Everything tends to get saggy with old age; some things need repairs while others need replacement. Leaf spring suspension, fortunately, can be repaired rather than replaced. This common type of suspension is often seen under various types of vehicles with straight- or live-axle rear ends. For this particular restoration, we’ll focus on an older Jeep Grand Wagoneer.
It takes some effort for a set of springs to hold up a Wagoneer for 20 years or so, and by last year these leaf springs were getting so saggy they were almost flat. Leaf spring suspension doesn’t actually lose tension and become less springy, but it does rust away and become less strong as a result of supporting a great deal of weight over a long period of time. The springs can also get bent, particularly if the driver indulges in off-road driving fun.
These springs are 20 years old and have seen more than 120,000 miles of abuse, so finding flat and broken leaves was no surprise.
There are two options for handling worn-out leaf springs. They either can be replaced, which can be pretty expensive for a set of four, or they can get overhauled, which is not too expensive. If you would rather not do the repairs on your own, look for a shop that specializes in springs and lift kits for trucks and off-roaders. One thing to bear in mind is that it might be easier to just cut off the nuts and bolts securing the springs if they’ve been connected for several years. If you want to remove eight ancient spring shackle nuts and bolts yourself, you’re looking at some major wrench action and a few cans of lubricant.
This Wagoneer’s springs were in pretty bad condition, with a few leaves snapped and all of them bent out of shape. The shop technicians disassembled them one at a time, then straightened out the bent leaves on a press and made a few new leaves for replacing those that were broken. There was nothing high-tech about it. The shop had a supply of spring steel that the technician cut and trimmed to the right length. The spring was reassembled with a mix of old and new leaves.
Restoring leaf springs
After many years of making and repairing leaf springs, an experienced shop technician can tell from looking at them how much bending leaf springs will need to get straightened out. When the springs are put together, the shop technician can check them for the correct shape by putting a steel bar across the ends and measuring the spring height, although he or she will probably have a pretty good idea of what they should look like without measuring them.
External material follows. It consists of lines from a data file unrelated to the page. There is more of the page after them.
What follows belongs to an exercise in optimizing a design on an open flow for small area, a short achievable clock period and few clock cycles per item; a production flow would make more cautious choices. Where RTL was checked, it was by simulation tests only, not by an equivalence proof against the original. Power and IR drop assume default switching activity.

Design SHA, start of the top module:
module SHA(
	input logic PCLK_IN,
	input logic [4:0] PADDR_IN,
	input logic PRESETn_IN,
	input logic PSEL_IN,
	input logic PENABLE_IN,
	input logic PWRITE_IN,
	input logic [31:0] PWDATA_IN,
	output logic PREADY_OUT,
	output logic [31:0] PRDATA_OUT);
Size in the first run: about 4700 cells after synthesis, roughly 1500 flip-flops, about 75 I/O pins, ~53000 µm² of cells after synthesis.
==> flow/config.mk <==
export PLATFORM = sky130hd
export DESIGN_NAME = SHA
export DESIGN_NICKNAME = SHA
export VERILOG_FILES = /design/flow/design.v
export SDC_FILE = /design/flow/constraint.sdc
export NUM_CORES = 8
export LEC_CHECK = 0
export CAP_MARGIN = 20
export CORE_MARGIN = 2
export CORE_UTILIZATION = 50
export GPL_TIMING_DRIVEN = 1
export PLACE_DENSITY = 0.6
export SLEW_MARGIN = 20
export TNS_END_PERCENT = 5
==> flow/constraint.sdc <==
create_clock -name core_clock -period 11.0 [get_ports {PCLK_IN}]
set_input_delay 2.2000 -clock core_clock [delete_from_list [all_inputs] [get_ports {PCLK_IN}]]
set_output_delay 2.2000 -clock core_clock [all_outputs]
set_load 0.01 [all_outputs]
standard.sh (not shown) runs the stock make flow with config.mk's settings and CLKGATE_MAP_FILE= SYNTH_SCRIPT=/design/flow/synth_recipe.tcl, a recipe that flattens the netlist after the stock synthesis.
==> flow/flow/run.sh <==
#!/bin/bash
# The standard layout with: the standard synthesis script, its logic mapped
# by a delay-oriented ABC script; repair_timing aiming for a larger setup slack;
# a clock tree of larger sink clusters without dummy loads; buf_2 port buffers.
set -euo pipefail
here=$PWD
{ head -1 synth_recipe.tcl; sed "s|@ABC_SCRIPT@|$here/flow/delay.abc|" flow/abc_override.tcl; tail -n +2 synth_recipe.tcl; } > my_synth.tcl
bash standard.sh SYNTH_SCRIPT=$here/my_synth.tcl SETUP_SLACK_MARGIN=7.8 \
  "CTS_ARGS=-sink_clustering_enable -repair_clock_nets -dont_use_dummy_load -sink_clustering_size 24 -sink_clustering_max_diameter 100" \
  "BUFFER_PORTS_ARGS=-buffer_cell sky130_fd_sc_hd__buf_2" \
  finish > standard.log 2>&1
==> flow/flow/abc_override.tcl <==
# Map the logic with a delay-oriented ABC script (structural hashing, then a
# choice computation and a delay-driven cut mapping), instead of
# ORFS's abc_speed.script. Only the combinational mapping changes.
proc abc {args} {
  set i [lsearch -exact $args -script]
  if {$i >= 0} { set args [lreplace $args $i [expr {$i + 1}] -script @ABC_SCRIPT@] }
  yosys abc {*}$args
}
==> flow/flow/delay.abc <==
strash; dch; map -D 1500; topo; buffer -c; upsize -c; dnsize -c
The starting point finished clean.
This seems an uncanny ability, but on a factory visit to Eibach’s modern spring factory in Germany, we were introduced to a chap who still winds dual-rate Grand Prix race cars springs by hand, and is quicker and more accurate than a computer – just through his hand-eye coordination and years of experience.
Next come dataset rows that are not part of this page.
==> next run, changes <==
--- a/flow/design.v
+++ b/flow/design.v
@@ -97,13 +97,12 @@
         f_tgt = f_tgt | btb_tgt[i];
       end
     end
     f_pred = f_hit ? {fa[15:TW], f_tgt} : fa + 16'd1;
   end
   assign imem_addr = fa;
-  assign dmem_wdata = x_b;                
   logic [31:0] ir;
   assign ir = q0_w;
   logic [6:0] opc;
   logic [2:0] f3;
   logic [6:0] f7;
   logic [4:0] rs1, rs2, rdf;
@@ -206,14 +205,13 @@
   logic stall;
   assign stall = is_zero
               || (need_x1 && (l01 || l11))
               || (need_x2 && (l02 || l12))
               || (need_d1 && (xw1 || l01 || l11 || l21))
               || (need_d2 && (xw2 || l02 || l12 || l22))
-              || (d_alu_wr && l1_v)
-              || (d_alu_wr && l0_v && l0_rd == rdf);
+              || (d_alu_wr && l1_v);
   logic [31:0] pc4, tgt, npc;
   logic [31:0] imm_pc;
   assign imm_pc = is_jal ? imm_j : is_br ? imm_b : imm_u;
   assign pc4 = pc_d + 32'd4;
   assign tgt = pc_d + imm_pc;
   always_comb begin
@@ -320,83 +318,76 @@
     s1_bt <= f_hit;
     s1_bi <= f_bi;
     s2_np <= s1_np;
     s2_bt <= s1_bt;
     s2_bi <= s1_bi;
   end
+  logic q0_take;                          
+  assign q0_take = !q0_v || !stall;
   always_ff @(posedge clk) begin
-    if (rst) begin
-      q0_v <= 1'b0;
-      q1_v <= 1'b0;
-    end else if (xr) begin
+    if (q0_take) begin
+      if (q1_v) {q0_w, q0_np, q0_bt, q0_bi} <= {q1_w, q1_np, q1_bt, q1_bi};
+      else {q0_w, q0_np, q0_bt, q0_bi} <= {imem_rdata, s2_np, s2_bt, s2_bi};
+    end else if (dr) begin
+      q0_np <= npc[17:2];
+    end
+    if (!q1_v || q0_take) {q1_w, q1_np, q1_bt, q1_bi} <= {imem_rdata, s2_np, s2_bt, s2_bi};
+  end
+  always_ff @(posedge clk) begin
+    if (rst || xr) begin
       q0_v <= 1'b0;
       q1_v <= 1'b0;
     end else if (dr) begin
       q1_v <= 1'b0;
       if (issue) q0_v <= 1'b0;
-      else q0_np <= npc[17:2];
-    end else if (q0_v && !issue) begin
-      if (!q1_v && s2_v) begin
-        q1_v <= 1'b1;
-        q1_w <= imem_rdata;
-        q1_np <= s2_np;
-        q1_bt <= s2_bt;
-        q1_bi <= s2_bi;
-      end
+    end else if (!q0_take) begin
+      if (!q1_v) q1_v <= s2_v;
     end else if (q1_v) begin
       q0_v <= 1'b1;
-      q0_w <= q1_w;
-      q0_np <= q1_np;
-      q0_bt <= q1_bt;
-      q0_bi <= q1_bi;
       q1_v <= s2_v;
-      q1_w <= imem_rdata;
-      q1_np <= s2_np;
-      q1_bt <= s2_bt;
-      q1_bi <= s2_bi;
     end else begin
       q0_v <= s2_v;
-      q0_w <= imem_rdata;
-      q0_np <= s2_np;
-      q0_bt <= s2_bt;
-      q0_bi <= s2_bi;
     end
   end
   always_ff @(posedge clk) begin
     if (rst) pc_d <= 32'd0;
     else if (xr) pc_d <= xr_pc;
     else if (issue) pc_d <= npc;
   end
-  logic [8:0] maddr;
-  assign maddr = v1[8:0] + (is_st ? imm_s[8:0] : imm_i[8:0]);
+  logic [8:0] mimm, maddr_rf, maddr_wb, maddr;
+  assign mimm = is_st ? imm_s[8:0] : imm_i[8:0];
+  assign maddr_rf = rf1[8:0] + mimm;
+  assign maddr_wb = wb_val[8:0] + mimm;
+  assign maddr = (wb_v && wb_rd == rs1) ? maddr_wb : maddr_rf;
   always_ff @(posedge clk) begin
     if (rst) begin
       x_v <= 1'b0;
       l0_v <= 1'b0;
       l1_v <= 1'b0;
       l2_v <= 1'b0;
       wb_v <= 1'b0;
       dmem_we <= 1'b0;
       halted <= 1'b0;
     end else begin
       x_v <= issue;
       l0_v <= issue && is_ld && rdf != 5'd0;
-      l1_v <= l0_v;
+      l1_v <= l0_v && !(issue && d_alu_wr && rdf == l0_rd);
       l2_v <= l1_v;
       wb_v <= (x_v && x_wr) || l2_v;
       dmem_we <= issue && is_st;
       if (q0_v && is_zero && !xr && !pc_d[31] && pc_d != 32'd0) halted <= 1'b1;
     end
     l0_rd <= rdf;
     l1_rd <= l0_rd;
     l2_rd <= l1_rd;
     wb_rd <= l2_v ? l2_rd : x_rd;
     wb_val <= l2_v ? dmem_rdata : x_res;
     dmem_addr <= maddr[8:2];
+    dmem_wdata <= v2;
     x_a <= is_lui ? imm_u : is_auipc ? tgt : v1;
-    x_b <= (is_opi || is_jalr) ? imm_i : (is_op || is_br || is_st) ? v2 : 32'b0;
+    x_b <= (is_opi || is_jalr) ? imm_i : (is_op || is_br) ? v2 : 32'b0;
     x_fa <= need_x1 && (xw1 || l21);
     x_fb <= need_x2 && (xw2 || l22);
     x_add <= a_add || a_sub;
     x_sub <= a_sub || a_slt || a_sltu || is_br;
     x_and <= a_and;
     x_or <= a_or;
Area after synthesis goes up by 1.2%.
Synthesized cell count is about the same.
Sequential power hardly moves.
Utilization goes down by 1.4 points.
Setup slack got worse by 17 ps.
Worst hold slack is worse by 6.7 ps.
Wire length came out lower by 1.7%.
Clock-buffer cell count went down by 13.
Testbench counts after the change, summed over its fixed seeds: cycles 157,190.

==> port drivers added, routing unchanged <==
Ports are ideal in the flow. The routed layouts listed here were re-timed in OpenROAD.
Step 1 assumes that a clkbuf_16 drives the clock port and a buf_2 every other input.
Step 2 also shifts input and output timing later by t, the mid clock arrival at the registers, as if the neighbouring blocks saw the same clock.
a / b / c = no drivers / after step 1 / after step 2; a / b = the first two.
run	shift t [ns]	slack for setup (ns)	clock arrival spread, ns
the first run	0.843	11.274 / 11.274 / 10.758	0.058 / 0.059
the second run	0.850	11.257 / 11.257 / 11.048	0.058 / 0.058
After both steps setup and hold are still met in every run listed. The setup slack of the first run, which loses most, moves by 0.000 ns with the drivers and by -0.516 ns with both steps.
Here are the steps involved in restoring leaf springs:
Step 1: A hydraulic press bends the springs, in a gentle curve, back to their original shapes. It takes a few years of experience to judge where and how to apply the force.
Step 2: Snapped leaves are discarded and replaced. Then the right length of spring steel is cut off from stock.
Step 3: The ends of the new leaves are chamfered off to make them the same shape as the old leaves that are being replaced.
Step 4: A central hole is drilled next in the completed spring for locating the leaves on the spring and the spring to the axle.
Step 5: A bolt runs through the center of the spring and holds it all together.
Step 6: The height of the complete spring is measured now that the repaired spring’s parts are reassembled.
Step 7: Fresh clips secure the leaves so they remain pointing the right way and work as a stack.
Step 8: The rebuilt springs are back on the Jeep after a few hours of work; they are good for another 20 years.
That’s a bit more like it: The ride height is up by several inches to where it was originally supposed to be.
When the Wagoneer was back on its feet, the body was at just the right height, and the springing was pretty much as it had been before the effects of wear and tear. Most older Jeeps have seen a lot of off-road duty, so the spring rates are designed for survival rather than luxury.
If you want a different leaf spring height – either a bit higher for a truck or a bit lower for a more aggressive stance on a cool road car – all you have to do is specify, as it’s no more difficult to make leaf springs the correct original height or a bit higher or a bit lower. Just don’t go too crazy or you’ll run into complications with your suspension and steering.